● GOAL OF THE EXERCISE: Wherever a line in the records contains the word "decap", return that line.

● DATA LISTING:

▼

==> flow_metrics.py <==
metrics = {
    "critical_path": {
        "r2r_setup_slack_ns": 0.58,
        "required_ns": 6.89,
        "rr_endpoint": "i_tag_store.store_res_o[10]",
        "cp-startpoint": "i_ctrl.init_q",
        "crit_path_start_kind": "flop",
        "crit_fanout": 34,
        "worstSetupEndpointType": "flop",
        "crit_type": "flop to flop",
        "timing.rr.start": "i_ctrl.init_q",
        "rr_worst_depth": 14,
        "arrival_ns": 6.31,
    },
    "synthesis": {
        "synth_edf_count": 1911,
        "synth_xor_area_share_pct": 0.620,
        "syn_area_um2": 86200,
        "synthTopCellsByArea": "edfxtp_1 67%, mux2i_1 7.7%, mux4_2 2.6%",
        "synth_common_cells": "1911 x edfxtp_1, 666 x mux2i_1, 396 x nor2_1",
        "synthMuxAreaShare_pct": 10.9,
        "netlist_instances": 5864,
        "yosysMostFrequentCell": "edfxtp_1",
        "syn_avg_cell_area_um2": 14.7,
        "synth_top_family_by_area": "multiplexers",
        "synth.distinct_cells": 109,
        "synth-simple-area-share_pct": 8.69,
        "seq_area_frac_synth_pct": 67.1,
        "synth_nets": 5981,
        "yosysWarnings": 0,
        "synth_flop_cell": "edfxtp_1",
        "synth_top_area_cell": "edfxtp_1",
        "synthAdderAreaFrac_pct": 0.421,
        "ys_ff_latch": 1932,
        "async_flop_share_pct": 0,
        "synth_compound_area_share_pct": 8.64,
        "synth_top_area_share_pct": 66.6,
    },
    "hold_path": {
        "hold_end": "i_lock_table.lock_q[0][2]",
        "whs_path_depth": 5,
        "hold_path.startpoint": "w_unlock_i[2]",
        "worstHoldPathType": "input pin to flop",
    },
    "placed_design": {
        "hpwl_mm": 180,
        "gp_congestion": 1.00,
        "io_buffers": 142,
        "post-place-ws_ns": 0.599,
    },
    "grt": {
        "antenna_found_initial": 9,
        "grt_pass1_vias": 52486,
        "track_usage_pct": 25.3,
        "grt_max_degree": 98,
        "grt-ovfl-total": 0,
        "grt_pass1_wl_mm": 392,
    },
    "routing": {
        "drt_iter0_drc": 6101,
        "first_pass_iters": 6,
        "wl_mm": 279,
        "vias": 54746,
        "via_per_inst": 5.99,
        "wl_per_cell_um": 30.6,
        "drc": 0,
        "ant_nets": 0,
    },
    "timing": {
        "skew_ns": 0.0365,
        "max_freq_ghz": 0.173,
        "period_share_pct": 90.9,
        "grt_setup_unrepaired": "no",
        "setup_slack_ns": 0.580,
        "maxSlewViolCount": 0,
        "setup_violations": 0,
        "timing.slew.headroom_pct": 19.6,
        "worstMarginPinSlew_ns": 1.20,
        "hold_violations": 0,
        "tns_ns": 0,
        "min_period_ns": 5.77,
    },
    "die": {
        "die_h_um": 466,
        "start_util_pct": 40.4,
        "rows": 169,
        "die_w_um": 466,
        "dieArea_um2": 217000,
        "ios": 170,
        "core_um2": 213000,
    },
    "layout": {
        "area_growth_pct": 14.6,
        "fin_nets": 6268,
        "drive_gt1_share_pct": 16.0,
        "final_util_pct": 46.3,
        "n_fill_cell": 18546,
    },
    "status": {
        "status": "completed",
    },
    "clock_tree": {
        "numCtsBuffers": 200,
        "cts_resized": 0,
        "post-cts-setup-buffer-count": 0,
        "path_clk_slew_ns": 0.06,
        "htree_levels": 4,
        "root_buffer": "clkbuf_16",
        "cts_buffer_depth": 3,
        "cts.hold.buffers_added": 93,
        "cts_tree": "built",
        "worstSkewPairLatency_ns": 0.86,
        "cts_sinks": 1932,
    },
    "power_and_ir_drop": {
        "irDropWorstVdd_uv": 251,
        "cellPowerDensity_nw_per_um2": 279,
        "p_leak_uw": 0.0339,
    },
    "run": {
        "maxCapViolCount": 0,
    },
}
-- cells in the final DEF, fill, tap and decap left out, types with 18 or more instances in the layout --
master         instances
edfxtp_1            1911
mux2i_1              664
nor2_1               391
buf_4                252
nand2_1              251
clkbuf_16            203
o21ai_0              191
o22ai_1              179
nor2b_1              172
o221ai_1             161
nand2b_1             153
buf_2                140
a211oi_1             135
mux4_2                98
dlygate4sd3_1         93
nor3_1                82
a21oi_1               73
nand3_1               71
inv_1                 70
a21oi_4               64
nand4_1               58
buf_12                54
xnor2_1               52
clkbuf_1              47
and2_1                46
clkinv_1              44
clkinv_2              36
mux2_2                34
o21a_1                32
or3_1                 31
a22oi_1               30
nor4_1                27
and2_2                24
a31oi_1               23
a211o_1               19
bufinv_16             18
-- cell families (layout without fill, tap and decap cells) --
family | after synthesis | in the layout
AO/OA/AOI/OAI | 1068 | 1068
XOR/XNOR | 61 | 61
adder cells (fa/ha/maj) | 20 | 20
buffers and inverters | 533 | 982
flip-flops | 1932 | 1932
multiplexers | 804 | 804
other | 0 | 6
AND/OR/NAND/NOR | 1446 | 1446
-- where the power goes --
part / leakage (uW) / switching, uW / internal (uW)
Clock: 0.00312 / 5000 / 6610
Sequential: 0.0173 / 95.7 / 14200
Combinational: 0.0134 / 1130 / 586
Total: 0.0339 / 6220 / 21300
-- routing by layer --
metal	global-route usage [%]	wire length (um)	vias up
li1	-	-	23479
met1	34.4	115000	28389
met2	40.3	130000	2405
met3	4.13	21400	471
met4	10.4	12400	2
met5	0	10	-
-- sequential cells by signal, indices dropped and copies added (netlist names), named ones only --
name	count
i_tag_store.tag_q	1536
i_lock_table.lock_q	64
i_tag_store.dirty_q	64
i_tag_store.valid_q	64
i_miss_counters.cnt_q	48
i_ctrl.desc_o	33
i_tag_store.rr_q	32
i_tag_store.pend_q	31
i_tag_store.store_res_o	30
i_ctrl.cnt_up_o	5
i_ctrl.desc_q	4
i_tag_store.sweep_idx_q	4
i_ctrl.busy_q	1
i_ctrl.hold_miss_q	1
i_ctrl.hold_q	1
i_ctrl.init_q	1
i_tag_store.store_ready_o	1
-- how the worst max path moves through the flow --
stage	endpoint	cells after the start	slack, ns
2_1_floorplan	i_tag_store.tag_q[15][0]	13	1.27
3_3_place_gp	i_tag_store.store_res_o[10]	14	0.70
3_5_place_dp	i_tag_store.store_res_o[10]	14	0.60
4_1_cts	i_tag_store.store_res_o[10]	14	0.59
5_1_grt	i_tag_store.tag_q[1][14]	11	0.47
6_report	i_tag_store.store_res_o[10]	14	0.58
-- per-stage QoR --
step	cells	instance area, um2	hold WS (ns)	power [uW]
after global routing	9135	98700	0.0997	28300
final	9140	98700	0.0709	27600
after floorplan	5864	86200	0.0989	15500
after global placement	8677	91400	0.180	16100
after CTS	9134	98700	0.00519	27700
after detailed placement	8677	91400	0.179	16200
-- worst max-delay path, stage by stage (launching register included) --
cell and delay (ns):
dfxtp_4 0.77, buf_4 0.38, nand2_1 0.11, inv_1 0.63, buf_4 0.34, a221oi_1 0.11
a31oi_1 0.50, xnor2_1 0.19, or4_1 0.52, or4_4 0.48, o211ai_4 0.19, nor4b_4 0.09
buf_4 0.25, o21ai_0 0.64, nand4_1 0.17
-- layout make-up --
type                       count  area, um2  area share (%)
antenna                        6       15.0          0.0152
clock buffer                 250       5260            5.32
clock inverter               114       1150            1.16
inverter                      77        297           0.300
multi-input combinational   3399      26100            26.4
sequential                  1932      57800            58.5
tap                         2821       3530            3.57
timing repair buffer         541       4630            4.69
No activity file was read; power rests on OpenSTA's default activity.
<file path="config.mk">
export PLATFORM = sky130hd
export DESIGN_NAME = des_encrypt_top
export DESIGN_NICKNAME = d
export VERILOG_FILES = /design/src/logic/des_pkg.sv /design/src/logic/des_block_load.sv /design/src/logic/des_key_schedule.sv /design/src/logic/des_round_engine.sv /design/src/logic/des_block_out.sv /design/src/logic/des_encrypt_top.sv
export SDC_FILE = /design/constraint.sdc
export NUM_CORES = 1
export LEC_CHECK = 0
export BUFFER_PORTS_ARGS = -buffer_cell sky130_fd_sc_hd__buf_2
export CAP_MARGIN = 20
export CORE_MARGIN = 2
export CORE_UTILIZATION = 35
export CTS_BUF_LIST = sky130_fd_sc_hd__clkbuf_8
export CTS_CLUSTER_SIZE = 12
export DETAILED_ROUTE_END_ITERATION = 7
export PLACE_DENSITY = 0.61
export SYNTH_ARGS = -nofsm -noshare
export SYNTH_HDL_FRONTEND = slang
export SYNTH_SLANG_ARGS = --single-unit
</file>
<file path="constraint.sdc">
create_clock -name clk -period 8.5 [get_ports clk]
set_input_delay 0.425 -clock clk [delete_from_list [all_inputs] [get_ports clk]]
set_output_delay 0.425 -clock clk [all_outputs]
set_load 0.005 [all_outputs]
</file>
[src/rtl/cpuPkg.sv]
// ---------------------------------------------------------------------------
// Shared types, flag bit positions and opcodes of the 8-bit core slice
// Imported by every RTL module that needs one of these definitions
// ---------------------------------------------------------------------------
package cpuPkg;

  typedef logic [7:0]  byteT;    // Data byte on bus, queue and accumulator
  typedef logic [15:0] addrT;    // Memory address
  typedef logic [7:0]  flagsT;   // Flag register

  // Flag register layout
  localparam int FlagC = 0;      // Carry
  localparam int FlagN = 1;      // Subtract
  localparam int FlagP = 2;      // Parity or overflow
  localparam int FlagX = 3;      // Result bit 3
  localparam int FlagH = 4;      // Half carry
  localparam int FlagY = 5;      // Result bit 5
  localparam int FlagZ = 6;      // Zero
  localparam int FlagS = 7;      // Sign

  // Supported opcodes, anything else runs as a one-byte NOP
  typedef enum logic [7:0] {
    OpNop   = 8'h00,
    OpLdAN  = 8'h3E,
    OpAddAN = 8'hC6,
    OpSubN  = 8'hD6,
    OpAndN  = 8'hE6,
    OpXorN  = 8'hEE,
    OpOrN   = 8'hF6,
    OpCpl   = 8'h2F,
    OpScf   = 8'h37,
    OpCcf   = 8'h3F,
    OpHalt  = 8'h76
  } opcodeE;

  // Execute unit FSM
  typedef enum logic [1:0] {
    ExecOpcode  = 2'd0,   // Waiting for an opcode byte
    ExecOperand = 2'd1,   // Waiting for the immediate operand
    ExecHalted  = 2'd2    // Stopped until reset
  } execStateE;

endpackage
**config.mk**
```make
export PLATFORM = sky130hd
export DESIGN_NAME = fetch_top
export DESIGN_NICKNAME = d
export VERILOG_FILES = /design/src/common/ifetch_pkg.sv /design/src/verilog/fetch_top.sv /design/src/fetch/fetch_data.sv /design/src/fetch/fetch_addr.sv /design/src/fetch/fetch_ctrl.sv
export VERILOG_INCLUDE_DIRS = /design/src /design/src/common
export SDC_FILE = /design/constraint.sdc
export NUM_CORES = 1
export LEC_CHECK = 0
export BUFFER_PORTS_ARGS = -buffer_cell sky130_fd_sc_hd__buf_4
export CAP_MARGIN = 20
export CELL_PAD_IN_SITES_DETAIL_PLACEMENT = 1
export CELL_PAD_IN_SITES_GLOBAL_PLACEMENT = 1
export CORE_ASPECT_RATIO = 0.9
export CORE_UTILIZATION = 37
export CTS_CLUSTER_DIAMETER = 120
export DETAILED_ROUTE_END_ITERATION = 12
export HOLD_SLACK_MARGIN = 0.1
export MAX_ROUTING_LAYER = met4
export PLACE_DENSITY = 0.76
export SLEW_MARGIN = 25
export SYNTH_ARGS = -nofsm -noshare
export SYNTH_HDL_FRONTEND = slang
export SYNTH_HIERARCHICAL = 1
export SYNTH_SLANG_ARGS = --single-unit
```
**constraint.sdc**
```tcl
create_clock -name clk -period 1.8 [get_ports clk]
set_input_delay 0.27 -clock clk [delete_from_list [all_inputs] [get_ports clk]]
set_output_delay 0.27 -clock clk [all_outputs]
set_load 0.05 [all_outputs]
```
**src/common/ifetch_consts.svh**
```systemverilog
/*
 * Shared constants for the instruction fetch front end.
 * Include this where widths, the start address or the NOP word are needed.
 */

`ifndef IFETCH_CONSTS_SVH
`define IFETCH_CONSTS_SVH

// Address loaded by reset_n and by sys_reset
`define IFETCH_START_ADDR 32'h0000_0100

// addi x0, x0, 0
`define IFETCH_NOP 32'h0000_0013

// Redirect tag width, wraps modulo 8
`define IFETCH_TAG_W 3

// Instruction address and PC width
`define IFETCH_ADDR_W 32

`endif
```
**src/common/ifetch_pkg.sv**
```systemverilog
/*
 * Types shared by the fetch control, address and data modules.
 * Import with a wildcard in the module header.
 */

`include "ifetch_consts.svh"

package ifetch_pkg;

    //////////////////////////////////////////////////////////////////////
    // Redirect selection
    //////////////////////////////////////////////////////////////////////

    // Kind of redirect chosen this cycle, MRET wins over TRAP over JUMP
    typedef enum logic [1:0] {
        NONE = 2'd0,
        JUMP = 2'd1,
        TRAP = 2'd2,
        MRET = 2'd3
    } redirect_kind_e;

    // Chosen redirect, target not yet aligned
    typedef struct packed {
        redirect_kind_e            kind;
        logic [`IFETCH_ADDR_W-1:0] target;
    } redirect_t;

    //////////////////////////////////////////////////////////////////////
    // Fetch stage output
    //////////////////////////////////////////////////////////////////////

    // Instruction to decode, with its PC and redirect tag
    typedef struct packed {
        logic [31:0]               instr;
        logic [`IFETCH_ADDR_W-1:0] pc;
        logic [`IFETCH_TAG_W-1:0]  tag;
    } fetch_out_t;

endpackage

```
**src/verilog/fetch_top.sv**
```systemverilog
/*
 * Fetch front end top level. Joins the redirect control, the address
 * register and the output stage. Memory answers one clock after the address.
 */

`timescale 1ns/1ps

`include "ifetch_consts.svh"

module fetch_top
    import ifetch_pkg::*;
(
    input  logic                      clk,
    input  logic                      reset_n,
    input  logic                      sys_reset_i,
    input  logic                      enable_i,
    input  logic                      jump_i,
    input  logic [`IFETCH_ADDR_W-1:0] jump_target_i,
    input  logic [`IFETCH_ADDR_W-1:0] mtvec_i,
    input  logic [`IFETCH_ADDR_W-1:0] mepc_i,
    input  logic                      exception_i,
    input  logic                      interrupt_ack_i,
    input  logic                      mret_i,
    input  logic [31:0]               instr_data_i,
    output logic [`IFETCH_ADDR_W-1:0] instr_addr_o,
    output logic                      jumping_o,
    output fetch_out_t                fetch_o
);

    // Control to datapath
    redirect_t                redirect;
    logic                     jumped_r2;
    logic [`IFETCH_TAG_W-1:0] tag;

    fetch_ctrl i_fetch_ctrl (
        .clk             (clk),
        .reset_n         (reset_n),
        .sys_reset_i     (sys_reset_i),
        .enable_i        (enable_i),
        .jump_i          (jump_i),
        .jump_target_i   (jump_target_i),
        .mtvec_i         (mtvec_i),
        .mepc_i          (mepc_i),
        .exception_i     (exception_i),
        .interrupt_ack_i (interrupt_ack_i),
        .mret_i          (mret_i),
        .redirect_o      (redirect),
        .jumping_o       (jumping_o),
        .jumped_r2_o     (jumped_r2),
        .tag_o           (tag)
    );

    fetch_addr i_fetch_addr (
        .clk          (clk),
        .reset_n      (reset_n),
        .sys_reset_i  (sys_reset_i),
        .enable_i     (enable_i),
        .redirect_i   (redirect),
        .instr_addr_o (instr_addr_o)
    );

    fetch_data i_fetch_data (
        .clk          (clk),
        .reset_n      (reset_n),
        .sys_reset_i  (sys_reset_i),
        .enable_i     (enable_i),
        .redirect_i   (redirect),
        .jumped_r2_i  (jumped_r2),
        .tag_i        (tag),
        .instr_data_i (instr_data_i),
        .fetch_o      (fetch_o)
    );

endmodule

```
**src/fetch/fetch_data.sv**
```systemverilog
/*
 * Fetch output stage. Holds the memory word across a stall and registers
 * the instruction, its PC and its tag for decode.
 */

`timescale 1ns/1ps

`include "ifetch_consts.svh"

module fetch_data
    import ifetch_pkg::*;
(
    input  logic                     clk,
    input  logic                     reset_n,
    input  logic                     sys_reset_i,
    input  logic                     enable_i,
    input  redirect_t                redirect_i,
    input  logic                     jumped_r2_i,
    input  logic [`IFETCH_TAG_W-1:0] tag_i,
    input  logic [31:0]              instr_data_i,
    output fetch_out_t               fetch_o
);

    logic                      enable_r;
    logic [31:0]               instr_held;
    logic [31:0]               instr_fetched;
    logic [`IFETCH_ADDR_W-1:0] target_q;
    logic [`IFETCH_ADDR_W-1:0] pc_next;
    fetch_out_t                fetch_next;

    //////////////////////////////////////////////////////////////////////
    // Stall hold
    //////////////////////////////////////////////////////////////////////

    // Enable seen on the last edge
    always_ff @(posedge clk or negedge reset_n) begin
        if (!reset_n) begin
            enable_r <= 1'b0;
        end else begin
            enable_r <= enable_i;
        end
    end

    // First stalled cycle still carries a live word, keep it
    always_ff @(posedge clk or negedge reset_n) begin
        if (!reset_n) begin
            instr_held <= `IFETCH_NOP;
        end else if (!enable_i && enable_r) begin
            instr_held <= instr_data_i;
        end
    end

    // Right after a stall the memory bus is one word ahead
    assign instr_fetched = enable_r ? instr_data_i : instr_held;

    //////////////////////////////////////////////////////////////////////
    // PC tracking
    //////////////////////////////////////////////////////////////////////

    // Redirect target, word aligned like the fetch address
    always_ff @(posedge clk or negedge reset_n) begin
        if (!reset_n) begin
            target_q <= `IFETCH_START_ADDR;
        end else if (sys_reset_i) begin
            target_q <= `IFETCH_START_ADDR;
        end else if (redirect_i.kind != NONE) begin
            target_q <= {redirect_i.target[`IFETCH_ADDR_W-1:2], 2'b00};
        end
    end

    // Target slot reaches the output, else sequential
    assign pc_next = jumped_r2_i ? target_q : (fetch_o.pc + `IFETCH_ADDR_W'(4));

    //////////////////////////////////////////////////////////////////////
    // Output register
    //////////////////////////////////////////////////////////////////////

    always_comb begin
        fetch_next.instr = instr_fetched;
        fetch_next.pc    = pc_next;
        fetch_next.tag   = tag_i;
    end

    // Moves only on enabled edges
    always_ff @(posedge clk or negedge reset_n) begin
        if (!reset_n) begin
            fetch_o.instr <= `IFETCH_NOP;
            fetch_o.pc    <= '0;
            fetch_o.tag   <= '1;
        end else if (enable_i) begin
            fetch_o <= fetch_next;
        end
    end

    // Redirect and sequential paths both keep word alignment
    a_pc_aligned: assert property (
        @(posedge clk) disable iff (!reset_n)
        fetch_o.pc[1:0] == 2'b00
    );

endmodule

```
**src/fetch/fetch_addr.sv**
```systemverilog
/*
 * Instruction address register. Loads a redirect target, advances by
 * four while enabled, and holds otherwise.
 */

`timescale 1ns/1ps

`include "ifetch_consts.svh"

module fetch_addr
    import ifetch_pkg::*;
(
    input  logic                      clk,
    input  logic                      reset_n,
    input  logic                      sys_reset_i,
    input  logic                      enable_i,
    input  redirect_t                 redirect_i,
    output logic [`IFETCH_ADDR_W-1:0] instr_addr_o
);

    logic [`IFETCH_ADDR_W-1:0] addr_plus4;
    logic [`IFETCH_ADDR_W-1:0] addr_next;

    assign addr_plus4 = instr_addr_o + `IFETCH_ADDR_W'(4);

    //////////////////////////////////////////////////////////////////////
    // Next address
    //////////////////////////////////////////////////////////////////////

    always_comb begin
        if (redirect_i.kind != NONE) begin
            // Redirect wins even when stalled
            addr_next = {redirect_i.target[`IFETCH_ADDR_W-1:2], 2'b00};
        end else if (enable_i) begin
            addr_next = addr_plus4;
        end else begin
            // Stall, keep presenting the same word
            addr_next = instr_addr_o;
        end
    end

    always_ff @(posedge clk or negedge reset_n) begin
        if (!reset_n) begin
            instr_addr_o <= `IFETCH_START_ADDR;
        end else if (sys_reset_i) begin
            instr_addr_o <= `IFETCH_START_ADDR;
        end else begin
            instr_addr_o <= addr_next;
        end
    end

    // Memory only sees word fetches
    a_addr_aligned: assert property (
        @(posedge clk) disable iff (!reset_n)
        instr_addr_o[1:0] == 2'b00
    );

endmodule

```
**src/fetch/fetch_ctrl.sv**
```systemverilog
/*
 * Fetch control: picks the redirect by priority, marks stale fetch slots
 * with the jumping flag and counts redirects into a tag.
 */

`timescale 1ns/1ps

`include "ifetch_consts.svh"

module fetch_ctrl
    import ifetch_pkg::*;
(
    input  logic                      clk,
    input  logic                      reset_n,
    input  logic                      sys_reset_i,
    input  logic                      enable_i,
    input  logic                      jump_i,
    input  logic [`IFETCH_ADDR_W-1:0] jump_target_i,
    input  logic [`IFETCH_ADDR_W-1:0] mtvec_i,
    input  logic [`IFETCH_ADDR_W-1:0] mepc_i,
    input  logic                      exception_i,
    input  logic                      interrupt_ack_i,
    input  logic                      mret_i,
    output redirect_t                 redirect_o,
    output logic                      jumping_o,
    output logic                      jumped_r2_o,
    output logic [`IFETCH_TAG_W-1:0]  tag_o
);

    //////////////////////////////////////////////////////////////////////
    // Redirect priority
    //////////////////////////////////////////////////////////////////////

    logic                     jumped;
    logic                     jumped_r;
    logic [`IFETCH_TAG_W-1:0] tag_cnt;

    always_comb begin
        // Machine return first
        if (mret_i) begin
            redirect_o.kind   = MRET;
            redirect_o.target = mepc_i;
        end else if (exception_i || interrupt_ack_i) begin
            // Trap entry, exception and interrupt share mtvec
            redirect_o.kind   = TRAP;
            redirect_o.target = mtvec_i;
        end else if (jump_i) begin
            redirect_o.kind   = JUMP;
            redirect_o.target = jump_target_i;
        end else begin
            redirect_o.kind   = NONE;
            redirect_o.target = jump_target_i;
        end
    end

    assign jumped = (redirect_o.kind != NONE);

    //////////////////////////////////////////////////////////////////////
    // Stale slot tracking
    //////////////////////////////////////////////////////////////////////

    // Redirect seen, cleared by the next enabled edge
    // Restart counts as a redirect here, without a tag step
    always_ff @(posedge clk or negedge reset_n) begin
        if (!reset_n) begin
            jumped_r <= 1'b1;
        end else if (jumped || sys_reset_i) begin
            jumped_r <= 1'b1;
        end else if (enable_i) begin
            jumped_r <= 1'b0;
        end
    end

    // Second stage, lines up with the data of the redirect target
    always_ff @(posedge clk or negedge reset_n) begin
        if (!reset_n) begin
            jumped_r2_o <= 1'b1;
        end else if (enable_i) begin
            jumped_r2_o <= jumped_r;
        end
    end

    // High over the two slots already in flight
    always_ff @(posedge clk or negedge reset_n) begin
        if (!reset_n) begin
            jumping_o <= 1'b1;
        end else if (jumped || jumped_r || sys_reset_i) begin
            jumping_o <= 1'b1;
        end else if (enable_i) begin
            jumping_o <= 1'b0;
        end
    end

    //////////////////////////////////////////////////////////////////////
    // Tag counter
    //////////////////////////////////////////////////////////////////////

    // One step per redirect, free to wrap
    always_ff @(posedge clk or negedge reset_n) begin
        if (!reset_n) begin
            tag_cnt <= '0;
        end else if (jumped) begin
            tag_cnt <= tag_cnt + `IFETCH_TAG_W'(1);
        end
    end

    // First delay stage, the data stage adds the second
    always_ff @(posedge clk or negedge reset_n) begin
        if (!reset_n) begin
            tag_o <= '1;
        end else if (enable_i) begin
            tag_o <= tag_cnt;
        end
    end

    // A redirect keeps the flag up over both slots already in flight
    a_jump_flag: assert property (
        @(posedge clk) disable iff (!reset_n)
        ($past(jumped) || $past(jumped, 2)) |-> jumping_o
    );

endmodule

```
==> flow_metrics.py, run 1 <==
metrics = {
    "routing": {
        "route.detailed.drc": 0,
        "viasPerCell": 5.487,
        "firstDrtPassIters": 5,
        "avgRoutedWirePerCell_um": 19.63,
        "vias": 8581,
        "antenna_left": 0,
        "postRouteWirelength_mm": 30.69,
        "drt-initial-drc-count": 422,
    },
    "place": {
        "dp.cells": 1489,
        "port_buffers": 225,
        "place_congestion": 0.8518,
        "dpl.hpwl_mm": 21.57,
        "dpl_cell_area_mm2": 0.01174,
    },
    "power": {
        "sw_frac_of_total_pct": 36.00,
        "p_int_mw": 7.487,
        "total_power_mw": 11.70,
        "vdd_ir_drop_max_v": 0.0005751,
        "p_switching_mw": 4.212,
        "power_density_mw_per_mm2": 913.3,
        "clkPwrFrac_pct": 31.3,
        "comb_power_share_pct": 27.8,
        "p_leak_nw": 5.502,
        "pwr-share-seq_pct": 40.8,
    },
    "global_route": {
        "antenna_found_initial": 1,
        "grt_pass1_vias": 8617,
        "grt-ovfl-total": 0,
        "grt_usage_pct": 24.97,
        "grt_max_degree": 61,
        "grt_pass1_wl_mm": 48.05,
    },
    "worst_setup_path": {
        "crit_chain": "nand3_4 > nor3_4 > buf_12 > nand4_1 > xor2_1 > a211oi_2",
        "cp_max_fo": 10,
        "cpMaxStageDelayCell": "dfstp_4",
        "endpoint_kind": "flip-flop",
        "cp.required_ns": 2.14,
        "cp.arrival_ns": 2.12,
        "path_class": "flip-flop to flip-flop",
        "startpoint_type": "flip-flop",
        "slowest_delay_ns": 0.63,
    },
    "finish": {
        "area_growth_pct": 40.07,
        "instances_no_fill": 1564,
        "final_area_mm2": 0.01281,
        "drive_gt1_share_pct": 38.25,
        "num-fill-cells": 2691,
        "fin_nets": 1381,
        "seq_area_mm2": 0.004253,
        "multi_input_area_mm2": 0.004730,
    },
    "floorplanning": {
        "ioPinCount": 236,
        "die_x_um": 167.7,
        "fp.dieArea_mm2": 0.02535,
        "fp.coreArea_mm2": 0.02426,
        "die_h_um": 151.2,
        "start_util_pct": 37.71,
        "rows": 54,
    },
    "run": {
        "drv.max_cap_violation_count": 0,
    },
    "timing": {
        "hold_viol_final": 0,
        "period_minus_slack_ns": 1.778,
        "finalSetupViolCount": 0,
        "timing.hold.ws_ns": 0.1324,
        "drv_slew": 0,
        "grt_setup_unrepaired": "yes",
        "finalCritPeriodShare_pct": 98.75,
        "finClkSkew_ns": 0.01328,
        "max_slew.worst_pin.slew_ns": 0.5311,
        "fmax_mhz": 562.6,
        "tns_ns": 0,
        "slew_headroom_pct": 64.26,
    },
    "logic_synthesis": {
        "syn_inst": 956,
        "avgSynthCellArea_um2": 9.567,
        "ys_warn_count": 6,
        "synth_area_mm2": 0.009146,
    },
    "clock_network": {
        "cts_buffers": 17,
        "htreeDepth": 4,
        "cts.sinks": 167,
        "cts.path.max_buffers": 2,
        "cts-root-buf": "clkbuf_16",
        "insertion_delay_ns": 0.44,
        "clkTransAtPathRegs_ns": 0.07,
        "cts_tree": "built",
    },
    "status": {
        "status": "finished, final reports clean",
    },
    "min_path": {
        "hp-class": "primary input to flip-flop",
    },
}
final timing paths:
check                                        startpoint                             to  depth (start not counted)  slack [ns]
hold / removal                                   jump_i          i_fetch_ctrl/jumped_r                          3        0.13
setup reg to reg           i_fetch_addr/instr_addr_o[8]  i_fetch_addr/instr_addr_o[16]                          6        0.02
min in group asynchronous                       reset_n       i_fetch_data/fetch_o[59]                          2        0.26
hold reg to reg               i_fetch_data/target_q[11]      i_fetch_data/target_q[11]                          2        0.48
setup / recovery           i_fetch_addr/instr_addr_o[8]  i_fetch_addr/instr_addr_o[16]                          6        0.02
max in group asynchronous                       reset_n   i_fetch_addr/instr_addr_o[8]                          3        0.88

▲

● RESULT OF THIS EXERCISE:
-- cells in the final DEF, fill, tap and decap left out, types with 18 or more instances in the layout --
-- cell families (layout without fill, tap and decap cells) --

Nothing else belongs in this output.